Kassab, cette icône du théâtre arabe
Clôture de la journée et du forum a été avec une autre figure emblématique de la scène théâtrale arabe, un ami de la Tunisie et des Journées théâtrales de Carthage (JTC), l’artiste irakien accompli Salah Al-Kassab. La présentation du professeur universitaire de littérature, de critique et d’herméneutique Riyadh Musa Sakran (Irak) a apporté des éclairages sur le parcours de cet artiste qui a réussi à marquer la scène théâtrale arabe, considéré comme une mémoire vivante et l’un des plus éminents pionniers du « théâtre de l’image ». Artiste hors-pair, il façonne la scène comme un espace où se rencontrent poésie et idée, lumière et dureté, pour composer des tableaux théâtraux d’une rare intensité. Au sein de la Faculté des beaux-arts de Bagdad, il a formé des générations entières de metteurs en scène, laissant une empreinte durable sur tous ceux qui ont croisé son chemin. Présent dès la première édition des Journées théâtrales de Carthage en 1983, Salah Kassab revient régulièrement en Tunisie, comme un acteur retrouve la scène fondatrice où s’est forgée sa vocation. Son parcours, marqué par l’audace esthétique et la rigueur intellectuelle, a profondément influencé l’évolution du théâtre arabe contemporain. Convaincu de l’importance d’encourager et de promouvoir les hommes de théâtre dans le monde arabe, il a créé un prix à son nom, décerné annuellement lors des JTC, à un artiste qui s’est démarqué et dont les œuvres se sont distinguées.

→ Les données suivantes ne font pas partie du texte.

<file path="config.mk">
export PLATFORM = sky130hd
export DESIGN_NAME = record_checksum
export DESIGN_NICKNAME = d
export VERILOG_FILES = /design/src/common/hex_loader_settings.svh /design/src/common/hex_loader_pkg.sv /design/src/hex_parser/record_checksum.sv
export SDC_FILE = /design/constraint.sdc
export NUM_CORES = 1
export LEC_CHECK = 0
export ABC_AREA = 1
export BUFFER_PORTS_ARGS = -buffer_cell sky130_fd_sc_hd__buf_2
export CAP_MARGIN = 5
export CORE_MARGIN = 3
export CORE_UTILIZATION = 49
export DETAILED_ROUTE_END_ITERATION = 10
export PLACE_DENSITY = 0.69
export REMOVE_ABC_BUFFERS = 1
export SYNTH_ARGS = -nofsm -noshare
export SYNTH_HDL_FRONTEND = slang
export SYNTH_SLANG_ARGS = --single-unit
</file>
<file path="constraint.sdc">
create_clock -name clk -period 3.2 [get_ports clk]
set_clock_uncertainty 0.2 [all_clocks]
set_input_delay 0.16 -clock clk [delete_from_list [all_inputs] [get_ports clk]]
set_output_delay 0.16 -clock clk [all_outputs]
set_load 0.01 [all_outputs]
</file>
<file path="src/common/hex_loader_settings.svh">
`ifndef HEX_LOADER_SETTINGS_SVH
`define HEX_LOADER_SETTINGS_SVH

`define HL_FIFO_DEPTH 8 // also the sender's starting credits

`define HL_MAX_REC_LEN 32 // largest data count per record

`define HL_MEM_AW 10 // low address bits kept by the load memory

`endif

</file>
<file path="src/common/hex_loader_pkg.sv">
package hex_loader_pkg;

	typedef logic [7:0] hl_byte_t;
	typedef logic [15:0] hl_addr_t;
	typedef logic [3:0] hl_nibble_t;

	typedef enum logic [2:0] {
		SYM_HEX,
		SYM_COLON,
		SYM_CR,
		SYM_LF,
		SYM_BAD
	} hl_sym_kind_e;

	typedef struct packed {
		hl_sym_kind_e kind;
		hl_nibble_t nib; // only meaningful for SYM_HEX
	} hl_sym_t;

	typedef enum logic [2:0] {
		ERR_OK,
		ERR_BAD_CHAR,
		ERR_ORDER,
		ERR_TYPE,
		ERR_CHECKSUM,
		ERR_TOO_LONG
	} hl_err_e;

	typedef struct packed {
		hl_addr_t addr;
		hl_byte_t data;
	} hl_data_t;

	typedef struct packed {
		hl_err_e err;
		hl_byte_t rtype;
		hl_byte_t count;
	} hl_rec_end_t;

	typedef hl_rec_end_t hl_rec_status_t; // outcome seen outside

endpackage

</file>
<file path="src/char_fifo.sv">
`timescale 1ns/1ps
`include "hex_loader_settings.svh"

module char_fifo (
	input logic clk,
	input logic i_arst_n,
	input logic i_char_valid,
	input hex_loader_pkg::hl_byte_t i_char,
	input logic i_pop,
	output logic o_sym_valid,
	output hex_loader_pkg::hl_sym_t o_sym,
	output logic o_credit
);

	localparam int DEPTH = `HL_FIFO_DEPTH;
	localparam int PTR_W = $clog2(DEPTH);
	localparam int CNT_W = $clog2(DEPTH + 1);

	hex_loader_pkg::hl_sym_t sym_mem [DEPTH];
	logic [PTR_W-1:0] wr_ptr;
	logic [PTR_W-1:0] rd_ptr;
	logic [CNT_W-1:0] fill;
	logic pop;

	function automatic hex_loader_pkg::hl_sym_t classify(input hex_loader_pkg::hl_byte_t c);
		hex_loader_pkg::hl_sym_t s;
		s.kind = hex_loader_pkg::SYM_HEX;
		s.nib = '0;
		if (c >= 8'h30 && c <= 8'h39) // 0..9
			s.nib = c[3:0];
		else if ((c >= 8'h41 && c <= 8'h46) || (c >= 8'h61 && c <= 8'h66))
			s.nib = c[3:0] + 4'd9; // A..F and a..f share the low nibble
		else if (c == 8'h3a)
			s.kind = hex_loader_pkg::SYM_COLON;
		else if (c == 8'h0d)
			s.kind = hex_loader_pkg::SYM_CR;
		else if (c == 8'h0a)
			s.kind = hex_loader_pkg::SYM_LF;
		else
			s.kind = hex_loader_pkg::SYM_BAD;
		return s;
	endfunction

	assign o_sym_valid = (fill != '0);
	assign o_sym = sym_mem[rd_ptr];
	assign pop = i_pop && o_sym_valid;
	assign o_credit = pop; // one credit back per popped entry

	always_ff @(posedge clk) begin
		if (i_char_valid)
			sym_mem[wr_ptr] <= classify(i_char);
	end

	always_ff @(posedge clk or negedge i_arst_n) begin
		if (!i_arst_n) begin
			wr_ptr <= '0;
			rd_ptr <= '0;
			fill <= '0;
		end else begin
			if (i_char_valid)
				wr_ptr <= (wr_ptr == PTR_W'(DEPTH - 1)) ? '0 : wr_ptr + 1'b1;
			if (pop)
				rd_ptr <= (rd_ptr == PTR_W'(DEPTH - 1)) ? '0 : rd_ptr + 1'b1;
			case ({i_char_valid, pop})
				2'b10: fill <= fill + 1'b1;
				2'b01: fill <= fill - 1'b1;
				default: fill <= fill;
			endcase
		end
	end

	// the sender holds no credit when the FIFO is full
	a_no_overrun: assert property (@(posedge clk) disable iff (!i_arst_n)
		i_char_valid |-> fill != CNT_W'(DEPTH))
		else $error("char_fifo push while full");

endmodule

</file>
<file path="config.mk">
export PLATFORM = sky130hd
export DESIGN_NAME = char_fifo
export DESIGN_NICKNAME = d
export VERILOG_FILES = /design/src/common/hex_loader_pkg.sv /design/src/char_fifo.sv
export VERILOG_INCLUDE_DIRS = /design/src /design/src/common
export SDC_FILE = /design/constraint.sdc
export NUM_CORES = 1
export LEC_CHECK = 0
export BUFFER_PORTS_ARGS = -buffer_cell sky130_fd_sc_hd__buf_2
export CORE_MARGIN = 2
export CORE_UTILIZATION = 25
export DETAILED_ROUTE_END_ITERATION = 12
export PLACE_DENSITY = 0.49
export SYNTH_ARGS = -nofsm -noshare
export SYNTH_HDL_FRONTEND = slang
export SYNTH_SLANG_ARGS = --single-unit
</file>
<file path="constraint.sdc">
create_clock -name clk -period 2.3 [get_ports clk]
set_clock_uncertainty 0.1 [all_clocks]
set_input_delay 0.46 -clock clk [delete_from_list [all_inputs] [get_ports clk]]
set_output_delay 0.46 -clock clk [all_outputs]
set_load 0.02 [all_outputs]
</file>
Word-level counts from Yosys, hierarchy flattened --
Memories as Yosys holds them, arrays and structs flattened. Cells that the tools add are included.
Word-level totals: bits in registers 10, memory bits (writable) 56, input port bits 12, output and inout port bits 9, logic and storage cells 43, memories 1
Cells by class: add/subtract/negate cells 5, magnitude comparators 6, equality and inequality tests 7, multiplexer cells 14, reduce and logical (&&, ||, !) cells 7
Memories:
- sym_mem | depth 8, width 7, rd ports 1, clocked after memory_dff 0, write ports 1, RTL line char_fifo.sv:19 | hex_loader_pkg::hl_sym_t sym_mem [DEPTH];
Operators with widths (count):
- 3-bit two-way mux | 8
- 8-bit by 4-bit == test with 1-bit output (second input constant) | 2
- 8-bit by 7-bit >= comparator with 1-bit output (second input constant) | 2
- 8-bit by 7-bit less-or-equal comparator with 1-bit output (second input constant) | 2
- 4-bit two-way mux | 3
- 8-bit by 6-bit == test with 1-bit output (second input constant) | 1
- 8-bit by 6-bit >= comparator with 1-bit output (second input constant) | 1
- 8-bit by 6-bit less-or-equal comparator with 1-bit output (second input constant) | 1
- 4-bit one-hot mux with 2 select lines | 1
- 3-bit by 1-bit adder with 3-bit output (second input constant) | 2
- 3-bit == test (second input constant) | 2
- 4-bit by 1-bit adder with 4-bit output (second input constant) | 1
- 4-bit adder (second input constant) | 1
- 1-bit logical AND | 4
- 4-bit nonzero test | 1
- 4-bit by 1-bit subtractor with 4-bit output (second input constant) | 1
- 2-bit by 1-bit == test with 1-bit output (second input constant) | 1
- 2-bit == test (second input constant) | 1
- 1-bit two-way mux | 2
- 2-bit nonzero test | 1
- 1-bit logical OR | 1

Logic depth before layout (Yosys ltp) --
Gate-level depths: netlist of the first run.
depth after elaboration 7, gate-level depth with buffers 9, depth with buffers taken out 8

Worst setup path before layout of the first run --
No wires, ideal clock.
path kind reg-to-reg, start point register fill[1], end point register fill[3], data arrival time 2.286 ns, required time 2.110 ns, setup slack -0.177 ns, stages on the path, launching flop included 9, path buffers 2, clock period less this slack 2.477 ns, path through dfrtp_1 buf_2 o41ai_4 inv_1 ha_1 clkbuf_1 or4b_1 a21o_1 o221ai_1
On the way: longest elaborated chain between the ends 4, elaborated cells between the ends (all ways) 8, classes of those cells add/sub: 2; eq/ne: 2; mux: 1; reduce/logical: 3
RTL lines:
- from (decl) | RTL line char_fifo.sv:22 | logic [CNT_W-1:0] fill;
- from (signal assigned) | RTL line char_fifo.sv:65 | 2'b10: fill <= fill + 1'b1;
- from (signal assigned) | RTL line char_fifo.sv:66 | 2'b01: fill <= fill - 1'b1;
- from (signal assigned) | RTL line char_fifo.sv:67 | default: fill <= fill;
- 4-bit nonzero test (*) | RTL line char_fifo.sv:44 | assign o_sym_valid = (fill != '0);
- 1-bit logical AND (*) | RTL line char_fifo.sv:46 | assign pop = i_pop && o_sym_valid;
- named net o_credit | RTL line char_fifo.sv:12 | output logic o_credit
- 2-bit by 1-bit == test with 1-bit output or 2-bit == test (tied branches) | RTL line char_fifo.sv:64 | case ({i_char_valid, pop})
- 4-bit one-hot mux with 2 select lines or 2-bit nonzero test (tied branches)
The timed path passes the listed nets; every way through them passes the cells marked *. A chain may end at the register's enable or synchronous reset.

Véritable laboratoire de pensée, le Forum qui s’est clôturé aujourd’hui et qui a ouvert un dialogue entre pratique et théorie, en abordant les enjeux esthétiques, politiques et sociaux du théâtre contemporain, donnant la parole à des artistes et chercheurs d’horizons différents a réussi à bousculer la quiétude et relancer le débat sur le rôle du théâtre aujourd’hui dans « un monde inhumain », selon l’expression de la philosophe Oum Ezzine Ben Chikha.